9 thoughts on “What’s your dream job?

  1. yeah, sounds like you’re thinking of authoring and then selling business plans. how about that for a job?
    dunno, I’ve sorta been thinking about the secondary market for registered intellectual property. It seems there are hundreds of thousands of patents, products and designs out there looking for some direction.
    But hey, what’s my dream job? lots and lots of starts.

  2. My dream job is doing exactly what I am doing now (science), learning new things and making progress in fields as disparate as vision rescue and metabolomics. The only thing I would change is not having to worry about constantly applying for grants to continue the work as the grant application and competition process takes huge time away from the actual work. The solution I guess is to privatize part of the process by selling metabolomics as the next big thing (which it is) to pharmaceutical companies and agaronomics companies etc….

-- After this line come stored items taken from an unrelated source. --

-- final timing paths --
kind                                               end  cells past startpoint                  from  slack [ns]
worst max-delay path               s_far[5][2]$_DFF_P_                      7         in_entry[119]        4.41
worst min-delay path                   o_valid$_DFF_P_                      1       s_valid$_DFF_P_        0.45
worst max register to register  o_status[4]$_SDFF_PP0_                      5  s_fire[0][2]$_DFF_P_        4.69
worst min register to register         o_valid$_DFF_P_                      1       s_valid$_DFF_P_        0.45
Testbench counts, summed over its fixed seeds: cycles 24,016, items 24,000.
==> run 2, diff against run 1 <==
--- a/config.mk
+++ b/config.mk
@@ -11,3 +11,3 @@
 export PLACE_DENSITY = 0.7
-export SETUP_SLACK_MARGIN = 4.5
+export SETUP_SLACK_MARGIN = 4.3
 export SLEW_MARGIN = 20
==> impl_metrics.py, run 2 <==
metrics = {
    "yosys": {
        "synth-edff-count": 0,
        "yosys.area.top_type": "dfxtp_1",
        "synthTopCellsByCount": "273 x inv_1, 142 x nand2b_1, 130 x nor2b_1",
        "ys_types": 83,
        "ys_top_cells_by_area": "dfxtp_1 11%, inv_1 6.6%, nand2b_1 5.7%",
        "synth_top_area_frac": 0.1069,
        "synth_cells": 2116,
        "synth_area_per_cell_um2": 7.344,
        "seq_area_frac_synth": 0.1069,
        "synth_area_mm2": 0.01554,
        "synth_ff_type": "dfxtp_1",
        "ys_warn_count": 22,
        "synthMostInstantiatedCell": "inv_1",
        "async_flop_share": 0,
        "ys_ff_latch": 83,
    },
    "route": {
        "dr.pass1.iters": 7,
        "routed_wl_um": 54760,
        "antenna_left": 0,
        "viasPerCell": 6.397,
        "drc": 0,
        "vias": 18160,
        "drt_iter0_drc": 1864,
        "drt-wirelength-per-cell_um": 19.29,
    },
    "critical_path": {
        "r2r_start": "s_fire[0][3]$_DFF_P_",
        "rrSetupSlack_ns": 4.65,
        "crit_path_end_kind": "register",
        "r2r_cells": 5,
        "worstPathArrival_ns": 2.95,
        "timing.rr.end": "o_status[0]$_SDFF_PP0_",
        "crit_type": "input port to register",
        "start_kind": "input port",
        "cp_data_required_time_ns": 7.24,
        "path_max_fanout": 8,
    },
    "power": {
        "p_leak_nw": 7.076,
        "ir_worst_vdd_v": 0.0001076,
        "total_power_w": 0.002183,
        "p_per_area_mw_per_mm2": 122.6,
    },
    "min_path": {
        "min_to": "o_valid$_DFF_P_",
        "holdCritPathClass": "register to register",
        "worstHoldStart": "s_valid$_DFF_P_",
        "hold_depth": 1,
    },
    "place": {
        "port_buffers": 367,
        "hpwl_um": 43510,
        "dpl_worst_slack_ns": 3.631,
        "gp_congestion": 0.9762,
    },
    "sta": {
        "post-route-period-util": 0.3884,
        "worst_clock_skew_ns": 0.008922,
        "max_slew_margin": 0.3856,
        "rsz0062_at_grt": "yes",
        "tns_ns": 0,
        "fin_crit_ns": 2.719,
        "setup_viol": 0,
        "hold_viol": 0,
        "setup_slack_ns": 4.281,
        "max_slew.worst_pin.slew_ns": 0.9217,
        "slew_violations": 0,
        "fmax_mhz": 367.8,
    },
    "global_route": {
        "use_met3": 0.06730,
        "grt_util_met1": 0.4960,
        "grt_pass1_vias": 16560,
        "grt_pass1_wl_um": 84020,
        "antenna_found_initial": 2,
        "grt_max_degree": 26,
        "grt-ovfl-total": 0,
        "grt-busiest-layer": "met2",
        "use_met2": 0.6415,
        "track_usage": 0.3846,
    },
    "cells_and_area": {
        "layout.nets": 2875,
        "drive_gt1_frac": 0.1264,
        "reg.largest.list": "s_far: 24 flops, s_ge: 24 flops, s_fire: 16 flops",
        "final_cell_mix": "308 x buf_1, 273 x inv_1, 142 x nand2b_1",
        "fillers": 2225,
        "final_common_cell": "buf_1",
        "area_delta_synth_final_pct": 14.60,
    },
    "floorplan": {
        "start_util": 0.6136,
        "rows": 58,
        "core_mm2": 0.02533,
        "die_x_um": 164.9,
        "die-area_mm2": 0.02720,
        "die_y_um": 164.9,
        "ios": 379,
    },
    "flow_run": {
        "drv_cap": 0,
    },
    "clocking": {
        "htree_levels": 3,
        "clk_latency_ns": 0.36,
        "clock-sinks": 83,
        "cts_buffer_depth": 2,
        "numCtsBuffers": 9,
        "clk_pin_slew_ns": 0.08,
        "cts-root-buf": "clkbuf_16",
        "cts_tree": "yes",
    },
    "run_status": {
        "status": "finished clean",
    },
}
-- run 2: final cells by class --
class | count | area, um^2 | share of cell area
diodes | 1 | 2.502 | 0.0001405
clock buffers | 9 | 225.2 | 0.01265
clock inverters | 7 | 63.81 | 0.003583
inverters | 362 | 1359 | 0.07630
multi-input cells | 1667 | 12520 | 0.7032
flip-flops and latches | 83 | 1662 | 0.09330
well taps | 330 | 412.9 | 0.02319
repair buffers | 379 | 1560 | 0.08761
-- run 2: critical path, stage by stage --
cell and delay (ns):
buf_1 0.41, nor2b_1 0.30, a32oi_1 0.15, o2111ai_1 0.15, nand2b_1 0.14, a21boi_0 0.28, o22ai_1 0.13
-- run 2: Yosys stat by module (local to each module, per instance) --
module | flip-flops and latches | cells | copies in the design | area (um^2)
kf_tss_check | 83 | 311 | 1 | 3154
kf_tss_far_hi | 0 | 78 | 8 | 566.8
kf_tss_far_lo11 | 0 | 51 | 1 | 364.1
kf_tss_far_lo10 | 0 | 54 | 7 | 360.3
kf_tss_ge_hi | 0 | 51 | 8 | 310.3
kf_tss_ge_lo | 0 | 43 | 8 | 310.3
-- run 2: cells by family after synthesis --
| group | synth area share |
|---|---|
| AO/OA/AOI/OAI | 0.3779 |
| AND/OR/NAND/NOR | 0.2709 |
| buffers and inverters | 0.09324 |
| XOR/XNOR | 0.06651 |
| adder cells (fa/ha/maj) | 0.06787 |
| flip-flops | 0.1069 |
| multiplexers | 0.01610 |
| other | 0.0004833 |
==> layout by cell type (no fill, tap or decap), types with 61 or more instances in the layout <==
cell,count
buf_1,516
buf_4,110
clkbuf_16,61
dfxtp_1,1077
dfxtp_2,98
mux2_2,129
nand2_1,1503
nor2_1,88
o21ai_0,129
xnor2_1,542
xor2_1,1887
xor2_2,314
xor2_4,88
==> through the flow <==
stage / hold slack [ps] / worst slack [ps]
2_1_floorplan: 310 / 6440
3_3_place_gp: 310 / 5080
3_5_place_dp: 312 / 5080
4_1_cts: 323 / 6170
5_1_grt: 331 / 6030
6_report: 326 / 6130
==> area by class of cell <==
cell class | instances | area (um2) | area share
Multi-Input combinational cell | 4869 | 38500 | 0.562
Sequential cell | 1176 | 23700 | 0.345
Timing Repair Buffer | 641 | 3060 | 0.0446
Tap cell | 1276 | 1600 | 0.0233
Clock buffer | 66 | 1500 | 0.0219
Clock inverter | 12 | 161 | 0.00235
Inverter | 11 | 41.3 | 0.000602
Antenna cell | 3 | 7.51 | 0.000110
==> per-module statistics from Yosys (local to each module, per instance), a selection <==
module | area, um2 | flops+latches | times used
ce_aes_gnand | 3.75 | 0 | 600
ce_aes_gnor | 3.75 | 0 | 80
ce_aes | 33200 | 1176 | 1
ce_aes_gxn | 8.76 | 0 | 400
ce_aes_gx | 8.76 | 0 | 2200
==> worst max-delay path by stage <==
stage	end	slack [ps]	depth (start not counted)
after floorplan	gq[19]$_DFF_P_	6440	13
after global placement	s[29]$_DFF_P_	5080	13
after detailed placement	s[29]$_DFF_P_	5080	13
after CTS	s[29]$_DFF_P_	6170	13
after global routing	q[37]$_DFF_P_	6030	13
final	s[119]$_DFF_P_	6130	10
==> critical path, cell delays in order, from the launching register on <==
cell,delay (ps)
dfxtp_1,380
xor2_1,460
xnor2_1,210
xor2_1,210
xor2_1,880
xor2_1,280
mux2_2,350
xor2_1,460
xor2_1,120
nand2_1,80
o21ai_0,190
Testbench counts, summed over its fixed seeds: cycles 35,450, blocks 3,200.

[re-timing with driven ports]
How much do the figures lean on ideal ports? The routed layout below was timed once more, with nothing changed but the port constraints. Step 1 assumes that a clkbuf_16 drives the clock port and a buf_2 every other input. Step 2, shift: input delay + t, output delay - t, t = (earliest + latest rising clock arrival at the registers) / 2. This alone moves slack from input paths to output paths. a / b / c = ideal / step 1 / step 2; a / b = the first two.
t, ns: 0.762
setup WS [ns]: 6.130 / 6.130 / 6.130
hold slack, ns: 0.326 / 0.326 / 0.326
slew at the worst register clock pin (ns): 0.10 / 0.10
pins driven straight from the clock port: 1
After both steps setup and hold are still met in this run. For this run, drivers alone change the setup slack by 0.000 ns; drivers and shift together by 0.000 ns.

  3. I would distinguish between “job” and “work”. My job is what I do to get income. My work is what I do to benefit either myself or society. My “dream job” is to have no job; to have sufficient cash so that I can focus 100% on work that I choose on a daily basis, without having to waste any of my energy on raising money to support my work.
    Not having any luck with my search for such a dream job, half-time work is at least a poor-man’s version of a dream job, at least for me.
    Oh, and another rendition of a dream job: a steadily rising stock market (which you can easily leverage with options). That worked for a couple of years, but then “broke”.
    — Jack Krupansky

  4. I’ll tell you what isn’t my dream job… it is doing what I’m doing now; commuting every day to an insurance company to underwrite insurance policies.

  5. Dream job all the way: I used to work at a recruiting portal for college kids and that’s the mantra we went by. “Find Your Dream Job.” I was always careful to emphasize that this requires a bit of investment from the dream-job-seeker, though: think critically about what it is you’re going to do, and don’t be afraid to a) take risks in your work environment to make it what you want, and b) leave your current situation when better opportunities become available. Of course, this also means you should c) maintain a passive job search to see what else you could be doing.
    Then, there’s also the estimated 20-30% compensation bump that any truly skilled worker can command when transitioning between positions.
    In technology (or any knowledge-based profession, I guess) it literally pays to keep current. When I think of the great coders and designers I’ve worked with — the really good contributors — I see them as journeymen/women of sorts. They tend to push their own limits beyond what the project requires, so that they can be ready for the next one. They maintain themselves as “companies of one” of sorts — maintaining their communications and personal help-desk skills along with their core competencies. They also have a firm conceptual/theoretical grounding, so they can see how new tools and technologies fit into the larger problems (which tend to repeat themselves). People like this also tend to be self-directed: they see enough to know where they fit in, and where they can aspire to be. Why wouldn’t any employer want people like this? They are happy because they’re doing what they want, and they empower and inspire others. They are force multipliers.
    My attitudes towards job satisfaction are a little unconventional, though. Most people rail on management, but for me, here is another thing that I think most workers just take as gospel — the idea that you are somehow subjugated to your boss, or that you’re a tiny cog in some giant machine. I prefer to see my superiors as routers of information (and compensation — which, if you think about it, is labor converted into information anyway) and therefore subscribe to the concept of “managing up.” I think more people should be thinking, “You work for me,” when they see their bosses, rather than the other way around. (I also recommend that anyone who wants to complain about a manager, actually tries management for a while.)
    Anytime I see someone killing themselves over a job they hate, I just think, “Man, why don’t you just go do something you like?” When I see someone killing themselves over a job they love, I give them a slap on the back and say, “Good luck. Can I get you something to eat?” Life is too valuable to waste on anything that offers you no benefit — or costs you other benefits while you slog through.

  6. My dream job: essentially, what I’m doing now, but actually making enough from it to not worry about paying rent and bills every month. Translation: a combination of music, dance, writing, and perhaps acting.